Tuesday, November 22, 2016

Late to the party


As we all know, in 1621, our Pilgrim fathers, thankful for a good harvest, threw a party for themselves and for neighboring Indians (who, we assume, happily attended and enjoyed the company of their new and generous neighbors, with whom they hoped to forge eternal bonds of friendship and equal partnership).  The Puritan tradition, which the pilgrims brought with them from England, often observed special days of thanksgiving -- observed by fasting. 

But the pilgrims were already Americans, and Americans don't do fasting.  God loves a full stomach, we choose to believe.  Bring on the stuffed turkey, the pilgrims might have said, although they probably actually ate mainly corn and squash.

Jumping ahead 150 years or so -- most of which were unpleasantly nonfestive, as a quick reading of Hawthorne's Scarlet Letter will suggest -- we see George Washington proclaiming November 26, 1789, as a day of public thanksgiving and prayer.  The holiday was still somewhat embryonic -- the president made no mention of 18-pound turkeys with all the trimmings, followed by the celebrants' rolling around in pain on the floor, suffering the after-effects of their gluttony and barely able to attack the forthcoming mince and pumpkin pies..

Nor was any mention yet made of Black Friday sales commencing on Thursday evening.

In fact, no mention was made of Thursdays.  But, Wikipedia assures me, by the beginning of the nineteenth century, most states did observe the Thanksgiving celebration -- be it fast, feast, or exercise in gourmandism -- on the last Thursday of November.  Abe Lincoln made it official, nationally, in 1863, although the South -- as is its wont -- was a bit slow to go along.

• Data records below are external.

// FPU_top_level
module FPU_top_level
(
 input 	       clk,
 input 	       nrst,
 input  [31:0] floating_point1,
 input  [31:0] floating_point2,
 input  [2:0]  frm,
 input  [6:0]  funct7,
 output [31:0] floating_point_out,
 output [4:0]  flags
 );
Settings: LEC_CHECK=0, ABC_AREA=1, CAP_MARGIN=0, CORE_ASPECT_RATIO=0.5, CORE_MARGIN=2, CORE_UTILIZATION=40, CTS_CLUSTER_DIAMETER=281, CTS_CLUSTER_SIZE=98, PLACE_DENSITY_LB_ADDON=0.04, SETUP_SLACK_MARGIN=-0.06, SLEW_MARGIN=0; clock period 10.0 ns.
run.sh (not shown) runs the stock make flow with config.mk's settings and CLKGATE_MAP_FILE=.
Edit:
==> flow/config.mk (replaced) <==
export PLATFORM = sky130hd
export DESIGN_NAME = FPU_top_level
export DESIGN_NICKNAME = FPU_top_level
export VERILOG_FILES = /design/flow/design.v
export SDC_FILE = /design/flow/constraint.sdc
export NUM_CORES = 4
export LEC_CHECK = 0
export CAP_MARGIN = 20
export CORE_MARGIN = 2
export CORE_UTILIZATION = 72
export CTS_CLUSTER_DIAMETER = 331
export CTS_CLUSTER_SIZE = 98
export SLEW_MARGIN = 20
Result: The new run went through all stages and came out clean. Setup slack gets worse by 800 ps. Critical path depth stays the same. Area after synthesis decreases by about 5.4%. Design area decreases by about 6%. Register-to-register slack is worse by 90 ps. Hold slack stays flat. Clock-buffer cell count is lower by 1. Clock skew shrinks by 4.3 ps. Via count went down by 6.4%.
Edit:
--- a/flow/config.mk
+++ b/flow/config.mk
@@ -9,5 +9,6 @@
 export CORE_MARGIN = 2
-export CORE_UTILIZATION = 72
-export CTS_CLUSTER_DIAMETER = 331
-export CTS_CLUSTER_SIZE = 98
+export CORE_UTILIZATION = 40
+export CTS_CLUSTER_DIAMETER = 333
+export CTS_CLUSTER_SIZE = 100
 export SLEW_MARGIN = 20
+export TNS_END_PERCENT = 10
What happened:
- The changed run ran to the end with no violations
- clock skew increases by 11 ps
- die area increases by 78%
- sequential share of layout area drops by 0.12 points
Edit:
--- a/flow/config.mk
+++ b/flow/config.mk
@@ -9,6 +9,9 @@
 export CORE_MARGIN = 2
-export CORE_UTILIZATION = 40
-export CTS_CLUSTER_DIAMETER = 333
-export CTS_CLUSTER_SIZE = 100
-export SLEW_MARGIN = 20
-export TNS_END_PERCENT = 10
+export CORE_UTILIZATION = 23
+export CTS_CLUSTER_DIAMETER = 330
+export CTS_CLUSTER_SIZE = 98
+export HOLD_SLACK_MARGIN = 0.3
+export PLACE_DENSITY_LB_ADDON = 0.3
+export SETUP_SLACK_MARGIN = -0.06
+export SLEW_MARGIN = 0
+export TNS_END_PERCENT = 15
Outcome: The new run completed with no timing, DRC or antenna violations; global-route usage went down by 10 points; non-clock buffer count is higher by 22; clock-buffer cell count increases by 5; worst setup slack gets worse by 280 ps; sequential share of layout area came out lower by 0.22 points.

---

== run A ==
Starting RTL as in the previous note.
make LEC_CHECK=0 ABC_AREA=1 CAP_MARGIN=5 CORE_ASPECT_RATIO=0.91 CORE_MARGIN=2 CORE_UTILIZATION=72 CTS_CLUSTER_DIAMETER=203 CTS_CLUSTER_SIZE=99 HOLD_SLACK_MARGIN=-0.08 SETUP_SLACK_MARGIN=0.8 SLEW_MARGIN=20 TNS_END_PERCENT=10 finish   # period 6.21 ns
Status(run A) = ERROR, stage = global routing (5_1_grt)
For run B, these inputs were changed with respect to run A:
Settings: CAP_MARGIN now 20, was 5; SETUP_SLACK_MARGIN now 1.29, was 0.8; CORE_ASPECT_RATIO no longer set, was 0.91; HOLD_SLACK_MARGIN no longer set, was -0.08; CTS_CLUSTER_DIAMETER no longer set, was 203; ABC_AREA no longer set, was 1; TNS_END_PERCENT no longer set, was 10; CORE_UTILIZATION now 57, was 72; CTS_CLUSTER_SIZE no longer set, was 99; the clock period (ns, I/O delays scaled along) now 9.5, was 6.21.
--- outcome ---
- From run B to run A, count of input and output buffers did not move at all.
- Run B was carried through to the last stage, and its layout satisfied the timing, DRC and antenna checks.
- [compare] base=run A new=run B: compound-cell area share of the yosys netlist went up by 7.1 points; worst setup slack before clock tree synthesis went up by 1.73 ns.
Relative to run B, the following input files were edited for run C:
Settings: SETUP_SLACK_MARGIN now -0.38, was 1.29; CORE_UTILIZATION now 58, was 57; the clock period (ns, I/O delays scaled along) now 6.86, was 9.5.
[summary]
Run C against run B: share of the core filled with cells now larger, post-route fraction of the period consumed by the critical path now larger, final area now larger, hold slack now smaller.
Compared run C vs run B, and footprint of the multi-input gates is up in run C.
Run C finished every stage; the final checks, however, were not passed, the failures being negative setup slack.
In the reports for run C and run B, the smaller HPWL after detailed placement belongs to run B.
Input-level comparison between run D and run C:
Settings: SETUP_SLACK_MARGIN removed (was -0.38); CORE_UTILIZATION changed from 58 to 40; the clock period (ns, I/O delays scaled along) changed from 6.86 to 10.0.
==> results <==
- Run D finished all stages; the layout is clean.
- Going from run C to run D, count of buffers not belonging to the clock network in the layout shrank by more than half.
- Looking at length in cells of the worst reg-to-reg path across run D and run C, the one that comes out lower is run D.
- Diff run C -> run D: clock skew saw an increase; critical path depth saw a decrease; wire length reported by the detailed router saw a decrease; worst setup slack saw an increase.
What run E does differently from run D at the input level:
Settings: CORE_UTILIZATION now 66, was 40; the clock period (ns, I/O delays scaled along) now 7.7, was 10.0.
Findings:
Run E against run D: global-route met3 utilization increased by 11 points relative to the old numbers; fraction of the mapped netlist area in simple logic gates closely matched the old numbers.
Against run D, global-route wire length before repair in run E came out worse.
Largest incremental delay on the critical path on run E is up relative to run D.
Re relative area change from synthesis to final layout: run D was lower than run E.
Layout checks on run E: not met. Flow itself completed; violations: negative setup slack.
Looking at the reports, run D completed the entire flow and the layout it produced met the timing, DRC and antenna checks.
[run E] chip width fell 22% relative to run D
Run E reports a lower die area than run D does.
Taking run D as the reference, in run E global-route usage over all layers went up by 20 points; routed wire length went up by 14%.
Core utilization: run E higher than run D

---

== oak ==
Starting RTL as in the previous note.
clock: 10.5 ns
lec_check: 0
cap_margin: 10
cell_pad_in_sites_global_placement: 1
core_aspect_ratio: 1.59
core_margin: 2
core_utilization: 47
cts_cluster_diameter: 398
cts_cluster_size: 43
hold_slack_margin: -0.09
max_routing_layer: met4
place_density: 0.67
slew_margin: 20
tns_end_percent: 60
--- input diff oak..pine ---
- HOLD_SLACK_MARGIN: -0.09 -> unset
- CELL_PAD_IN_SITES_GLOBAL_PLACEMENT: 1 -> unset
- CORE_UTILIZATION: 47 -> 64
- CORE_ASPECT_RATIO: 1.59 -> unset
- MAX_ROUTING_LAYER: met4 -> unset
- PLACE_DENSITY: 0.67 -> unset
- TNS_END_PERCENT: 60 -> unset
- CTS_CLUSTER_SIZE: 43 -> 97
- CTS_CLUSTER_DIAMETER: 398 -> unset
- CAP_MARGIN: 10 -> 20
- the clock period (ns, I/O delays scaled along): 10.5 -> 6.55
[summary]
The sole clean run among oak and pine is oak. pine did not finish; the tool stopped in global routing with error ODB-0269. Diff oak -> pine: floorplan die width shows an increase of 7.9%, placed cell area up about 8%, overall die height lost 110 um, die area decreased by about 26% relative to the old numbers.
> inputs changed (pine -> birch)
- changing CTS_CLUSTER_SIZE from 97 to 100
- changing CORE_UTILIZATION from 64 to 60
- changing the clock period (ns, I/O delays scaled along) from 6.55 to 5.5
### Flow results
- Summary — pre-CTS worst setup slack, birch relative to pine: lower, by 0.89 ns.
- The flow ended early for birch: it failed with a tool error in global routing.
- Count of instances resized after the clock tree is built in birch vs pine: up about 28%
- Number of synthesized register bits came out exactly the same in birch and pine.
- As far as top-level I/O count goes, birch and pine are indistinguishable; the numbers are identical.
- Comparing birch against pine, there is no change at all in post-synthesis mux area share.
- birch vs. pine: placer's final routability congestion estimate now smaller; number of post-CTS setup repair buffers now larger.
- Looking at overall die area, birch sits 3600 um2 higher than pine does.
- pine -> birch: count of unique library cells instantiated by Yosys delta 0, exact match
Here is what was changed in the inputs of maple compared with birch.
- CORE_UTILIZATION now 58, was 60
- CTS_CLUSTER_SIZE no longer set, was 100
- SETUP_SLACK_MARGIN now 1.32, previously not set
- the clock period (ns, I/O delays scaled along) now 6.55, was 5.5
Findings:
[flow] maple | stages: complete | final checks: fail | reason: negative setup slack. Summary of maple over birch: number of levels the H-tree was split into roughly the same, horizontal extent of the die higher, vertical die dimension higher, number of buffers inserted by post-CTS setup repair lower. The die of maple is larger than the one used in birch. Higher placeable core region goes to maple over birch. Between birch and maple, the sequential-to-total area share from yosys stat does not differ in any meaningful way.
Inputs modified between maple and cedar:
- CORE_UTILIZATION: 58 -> 62
- SETUP_SLACK_MARGIN: 1.32 -> unset
- CTS_CLUSTER_SIZE: unset -> 39
- the clock period (ns, I/O delays scaled along): 6.55 -> 7.48
### Flow results
- cedar had finished all stages when the layout checks came back failing, citing negative setup slack.
- Maximum number of pins on one net before global-route repair, cedar vs maple: up by more than 10%
- Changes observed in cedar relative to maple: count of buffer and inverter cells on the critical path down 1; number of setup violations in the final report down 8; combinational share of cell area up 1.8 points.

---

v6:
Starting RTL as in the previous note.
clock: 10.5 ns
lec_check: 0
cap_margin: 15
cell_pad_in_sites_global_placement: 1
core_aspect_ratio: 1.59
core_margin: 2
core_utilization: 47
cts_cluster_diameter: 224
cts_cluster_size: 43
gpl_routability_driven: 0
gpl_timing_driven: 0
max_routing_layer: met5
place_density: 0.67
slew_margin: 20
tns_end_percent: 60
v6: PASS, flow complete, no timing, DRC or antenna violations
The following lists how v7 was set up differently from v6:
# v6
export LEC_CHECK = 0
export CAP_MARGIN = 15
export CELL_PAD_IN_SITES_GLOBAL_PLACEMENT = 1
export CORE_ASPECT_RATIO = 1.59
export CORE_MARGIN = 2
export CORE_UTILIZATION = 47
export CTS_CLUSTER_DIAMETER = 224
export CTS_CLUSTER_SIZE = 43
export GPL_ROUTABILITY_DRIVEN = 0
export GPL_TIMING_DRIVEN = 0
export MAX_ROUTING_LAYER = met5
export PLACE_DENSITY = 0.67
export SLEW_MARGIN = 20
export TNS_END_PERCENT = 60
create_clock -name core_clock -period 10.5 [get_ports {clk}]
# v7
export LEC_CHECK = 0
export CAP_MARGIN = 20
export CORE_MARGIN = 2
export CORE_UTILIZATION = 59
export SLEW_MARGIN = 20
create_clock -name core_clock -period 5.18 [get_ports {clk}]
Notes after the runs:
Delta (v7 minus v6): clock sink total roughly the same; tally of buffers added on design ports higher. Maximum buffer depth of the clock tree came out lower on v7 than on v6. In the summary table, v7 is marked failed, with error ODB-0269 raised in 5_1_grt. Compared to v6, v7 was floorplanned on a smaller die. Lower post-CTS setup buffer count was reported by v6, not v7. The run showing the smaller post-cts resize count is v6.

---

FPU_top_level again, from the RTL that the note above started with.
clock: 7.67 ns
lec_check: 0
cap_margin: 20
core_margin: 2
core_utilization: 70
cts_cluster_size: 41
place_density: 0.66
setup_slack_margin: -0.55
slew_margin: 20
The baseline completed and failed the layout checks on negative setup slack.
Next try:
--- a/flow/config.mk
+++ b/flow/config.mk
@@ -9,6 +9,4 @@
 export CORE_MARGIN = 2
-export CORE_UTILIZATION = 70
-export CTS_CLUSTER_SIZE = 41
-export PLACE_DENSITY = 0.66
-export SETUP_SLACK_MARGIN = -0.55
+export CORE_UTILIZATION = 56
+export SETUP_SLACK_MARGIN = 1.53
 export SLEW_MARGIN = 20
==> flow/constraint.sdc (replaced) <==
create_clock -name core_clock -period 5.18 [get_ports {clk}]
set_input_delay 1.0360 -clock core_clock [delete_from_list [all_inputs] [get_ports {clk}]]
set_output_delay 1.0360 -clock core_clock [all_outputs]
set_load 0.01 [all_outputs]
The changed run finished but failed the layout checks on negative setup slack.
Wire length goes up by about 5%.
Setup slack gets worse by 1.9 ns.
Critical path depth goes up by 2.
Next try:
--- a/flow/config.mk
+++ b/flow/config.mk
@@ -9,4 +9,3 @@
 export CORE_MARGIN = 2
-export CORE_UTILIZATION = 56
-export SETUP_SLACK_MARGIN = 1.53
+export CORE_UTILIZATION = 53
 export SLEW_MARGIN = 20
=> The new run produced a layout that fails on negative setup slack; maximum frequency went up by a few percent; wire length went down by a few percent; flip-flop count is unchanged; die size went up by a few percent; clock-buffer cell count does not change; sequential share of layout area went up by 0.12 points; via count went down by a few percent; setup slack gains 0.33 ns; area after synthesis is unchanged.
Next try:
--- a/flow/config.mk
+++ b/flow/config.mk
@@ -9,3 +9,4 @@
 export CORE_MARGIN = 2
-export CORE_UTILIZATION = 53
+export CORE_UTILIZATION = 57
+export SETUP_SLACK_MARGIN = -0.53
 export SLEW_MARGIN = 20
==> flow/constraint.sdc (replaced) <==
create_clock -name core_clock -period 6.55 [get_ports {clk}]
set_input_delay 1.3100 -clock core_clock [delete_from_list [all_inputs] [get_ports {clk}]]
set_output_delay 1.3100 -clock core_clock [all_outputs]
set_load 0.01 [all_outputs]
Effect:
- The new run completed and failed the layout checks on negative setup slack
- final area shrinks by roughly a tenth
- worst hold slack barely changes
- setup slack improved by 1.3 ns
Next try:
--- a/flow/config.mk
+++ b/flow/config.mk
@@ -9,4 +9,3 @@
 export CORE_MARGIN = 2
-export CORE_UTILIZATION = 57
-export SETUP_SLACK_MARGIN = -0.53
+export CORE_UTILIZATION = 40
 export SLEW_MARGIN = 20
==> flow/constraint.sdc (replaced) <==
create_clock -name core_clock -period 9.33 [get_ports {clk}]
set_input_delay 1.8660 -clock core_clock [delete_from_list [all_inputs] [get_ports {clk}]]
set_output_delay 1.8660 -clock core_clock [all_outputs]
set_load 0.01 [all_outputs]
Result:
- Now the flow finished clean
- setup slack gets better by 1.4 ns
- core utilization falls by 24 points
- critical path depth rises by 5
Next try:
--- a/flow/config.mk
+++ b/flow/config.mk
@@ -9,3 +9,3 @@
 export CORE_MARGIN = 2
-export CORE_UTILIZATION = 40
+export CORE_UTILIZATION = 53
 export SLEW_MARGIN = 20
Effect:
- worst setup slack gets worse by 0.12 ns
- utilization increases by 14 points
- non-clock buffer count decreases by 41
- global-route usage is higher by 9.9 points
- wire length went up by a few percent
- die size drops by a quarter to a third
- cell area decreases slightly

---

Starting RTL as in the previous note.
==> flow/design.v (excerpt) <==
module FPU_top_level
(
 input 	       clk,
 input 	       nrst,
 input  [31:0] floating_point1,
 input  [31:0] floating_point2,
 input  [2:0]  frm,
 input  [6:0]  funct7,
 output [31:0] floating_point_out,
 output [4:0]  flags
 );
clock: 7.48 ns
lec_check: 0
cap_margin: 20
core_margin: 2
core_utilization: 66
cts_cluster_diameter: 364
cts_cluster_size: 39
max_routing_layer: met4
slew_margin: 20
The starting point failed in global routing.
Then changed:
Settings changed: CTS_CLUSTER_DIAMETER 364 to default, CTS_CLUSTER_SIZE 39 to default, MAX_ROUTING_LAYER met4 to default, SETUP_SLACK_MARGIN from default to -0.55.
Clock period 7.48 ns to 7.67 ns, I/O delays scaled along.
What happened: Now the flow completed, yet does not pass: setup timing; die size is unchanged; synthesized area does not change; synthesized cell count does not change.
Then changed:
Settings changed: CTS_CLUSTER_DIAMETER from default to 254, SETUP_SLACK_MARGIN -0.55 to -0.43.
Clock period 7.67 ns to 7.32 ns, I/O delays scaled along.
The new run ran to the end with violations: setup timing.
Cell area climbs by 0.56%.
Via count went up by 2.3%.
Critical path depth climbs by 2.
Flip-flop count is unchanged.
Worst setup slack got worse by 150 ps.
Then changed:
Settings changed: CAP_MARGIN 20 to 10, HOLD_SLACK_MARGIN from default to -0.08, TNS_END_PERCENT from default to 5.
Outcome: The new run finished but fails on setup timing. Routed wire length is lower by about 1.7%. Clock skew is about the same. Core utilization went down by 0.25 points. Setup slack improved by 80 ps. Die area does not change. Final cell count barely changes. Hold slack hardly moves. Cell area decreases by about 0.3%.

By the twentieth century, the day after Thanksgiving had become the de facto start of the national Christmas gift-buying orgy.  Merchants were devastated whenever November had five Thursdays, meaning that the commercial bonanza couldn't begin until November 30 at the earliest.  Congress came to their rescue, and in 1943 FDR signed a resolution ensuring that the holiday would begin always on the fourth Thursday in November.

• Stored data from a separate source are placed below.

==> inputs of build 24 <==
==> flow/design.v <==
module MUX(input [31:0] DMAport, output reg [24:0] out0, out1, out2, out3, out4, out5);
	always @ (*) begin
		out0 = 25'b0;
		out1 = 25'b0;
		out2 = 25'b0;
		out3 = 25'b0;
		out4 = 25'b0;
		out5 = 25'b0;
		case(DMAport[2:0])
			3'b000: out0 = DMAport[31:7];
			3'b001: out1 = DMAport[31:7];
			3'b010: out2 = DMAport[31:7];
			3'b011: out3 = DMAport[31:7];
			3'b100: out4 = DMAport[31:7];
			3'b101: out5 = DMAport[31:7];
			default:;
		endcase
	end
endmodule
module Register(input clk, input rst, input enable, input [23:0] datain, output reg [23:0] dataout);
	always @ (posedge clk or posedge rst) begin
		if (rst)
			dataout <= 24'b0;
		else if(enable)
			dataout <= datain;
	end
endmodule
module Wallace_BaughWooley (
    input  signed [7:0] a,
    input  signed [7:0] b,
    output signed [15:0] prod
);
    assign prod = a * b;
endmodule
module ConvEngine (
    input         clk,
    input         rst,
    input  [31:0] DMAport,        
    input         acc_enable,     
    input         acc_clear,      
    output [31:0] result          
);
    wire [24:0] mux_out0, mux_out1, mux_out2, mux_out3, mux_out4, mux_out5;
    MUX demux (
        .DMAport(DMAport),
        .out0(mux_out0),
        .out1(mux_out1),
        .out2(mux_out2),
        .out3(mux_out3),
        .out4(mux_out4),
        .out5(mux_out5)
    );
    wire [23:0] reg_data [5:0];
    Register reg0 (
        .clk(clk),
        .rst(rst),
        .enable(mux_out0[0]),
        .datain(mux_out0[24:1]),
        .dataout(reg_data[0])
    );
    Register reg1 (
        .clk(clk),
        .rst(rst),
        .enable(mux_out1[0]),
        .datain(mux_out1[24:1]),
        .dataout(reg_data[1])
    );
    Register reg2 (
        .clk(clk),
        .rst(rst),
        .enable(mux_out2[0]),
        .datain(mux_out2[24:1]),
        .dataout(reg_data[2])
    );
    Register reg3 (
        .clk(clk),
        .rst(rst),
        .enable(mux_out3[0]),
        .datain(mux_out3[24:1]),
        .dataout(reg_data[3])
    );
    Register reg4 (
        .clk(clk),
        .rst(rst),
        .enable(mux_out4[0]),
        .datain(mux_out4[24:1]),
        .dataout(reg_data[4])
    );
    Register reg5 (
        .clk(clk),
        .rst(rst),
        .enable(mux_out5[0]),
        .datain(mux_out5[24:1]),
        .dataout(reg_data[5])
    );
    wire signed [7:0] pixel [8:0];
    wire signed [7:0] kernel [8:0];
    assign pixel[0] = reg_data[0][23:16];
    assign pixel[1] = reg_data[0][15:8];
    assign pixel[2] = reg_data[0][7:0];
    assign pixel[3] = reg_data[1][23:16];
    assign pixel[4] = reg_data[1][15:8];
    assign pixel[5] = reg_data[1][7:0];
    assign pixel[6] = reg_data[2][23:16];
    assign pixel[7] = reg_data[2][15:8];
    assign pixel[8] = reg_data[2][7:0];
    assign kernel[0] = reg_data[3][23:16];
    assign kernel[1] = reg_data[3][15:8];
    assign kernel[2] = reg_data[3][7:0];
    assign kernel[3] = reg_data[4][23:16];
    assign kernel[4] = reg_data[4][15:8];
    assign kernel[5] = reg_data[4][7:0];
    assign kernel[6] = reg_data[5][23:16];
    assign kernel[7] = reg_data[5][15:8];
    assign kernel[8] = reg_data[5][7:0];
    wire signed [15:0] prod [8:0];
    Wallace_BaughWooley mult0 (.a(pixel[0]), .b(kernel[0]), .prod(prod[0]));
    Wallace_BaughWooley mult1 (.a(pixel[1]), .b(kernel[1]), .prod(prod[1]));
    Wallace_BaughWooley mult2 (.a(pixel[2]), .b(kernel[2]), .prod(prod[2]));
    Wallace_BaughWooley mult3 (.a(pixel[3]), .b(kernel[3]), .prod(prod[3]));
    Wallace_BaughWooley mult4 (.a(pixel[4]), .b(kernel[4]), .prod(prod[4]));
    Wallace_BaughWooley mult5 (.a(pixel[5]), .b(kernel[5]), .prod(prod[5]));
    Wallace_BaughWooley mult6 (.a(pixel[6]), .b(kernel[6]), .prod(prod[6]));
    Wallace_BaughWooley mult7 (.a(pixel[7]), .b(kernel[7]), .prod(prod[7]));
    Wallace_BaughWooley mult8 (.a(pixel[8]), .b(kernel[8]), .prod(prod[8]));
    wire signed [31:0] prod_ext [8:0];
    assign prod_ext[0] = {{16{prod[0][15]}}, prod[0]};
    assign prod_ext[1] = {{16{prod[1][15]}}, prod[1]};
    assign prod_ext[2] = {{16{prod[2][15]}}, prod[2]};
    assign prod_ext[3] = {{16{prod[3][15]}}, prod[3]};
    assign prod_ext[4] = {{16{prod[4][15]}}, prod[4]};
    assign prod_ext[5] = {{16{prod[5][15]}}, prod[5]};
    assign prod_ext[6] = {{16{prod[6][15]}}, prod[6]};
    assign prod_ext[7] = {{16{prod[7][15]}}, prod[7]};
    assign prod_ext[8] = {{16{prod[8][15]}}, prod[8]};
    wire signed [31:0] sum_products;
    assign sum_products = prod_ext[0] + prod_ext[1] + prod_ext[2] +
                          prod_ext[3] + prod_ext[4] + prod_ext[5] +
                          prod_ext[6] + prod_ext[7] + prod_ext[8];
    reg signed [31:0] accumulator;
    always @(posedge clk or posedge rst) begin
        if (rst) begin
            accumulator <= 32'b0;
        end else if (acc_clear) begin
            accumulator <= 32'b0;
        end else if (acc_enable) begin
            accumulator <= accumulator + sum_products;
        end
    end
    assign result = accumulator;
endmodule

As must be apparent, the date on which Thanksgiving is celebrated is quite arbitrary.  It doesn't have the same logical basis in hallowed history as, say, Christmas, which celebrates the birth of Christ on the date of the Roman revelries of the Saturnalia, or of Easter, which celebrates the Resurrection on the first Sunday following the first full moon following the vernal equinox.

Having noted this lack of historical basis, therefore, my family feels free to celebrate this year's Thanksgiving on the last Saturday of November.  Casting the iron bonds of tradition aside and fearlessly creating our own holiday date.  Even choosing, if we so choose, a faux turkey created out of soy and wheat protein.

We do not so choose, of course.  And our break with the traditional holiday date results not from a frenzied sense of bohemian anarchy, but from logistical difficulties experienced by some of our family in reaching Sonoma, California, where the turkey -- once an actual living bird with hopes and dreams of its own, all too unfortunately ended in an untimely fashion -- will be gleefully consumed.

Next year, however, we will rejoin the rest of the United States.  Fourth Thursday in November it shall be.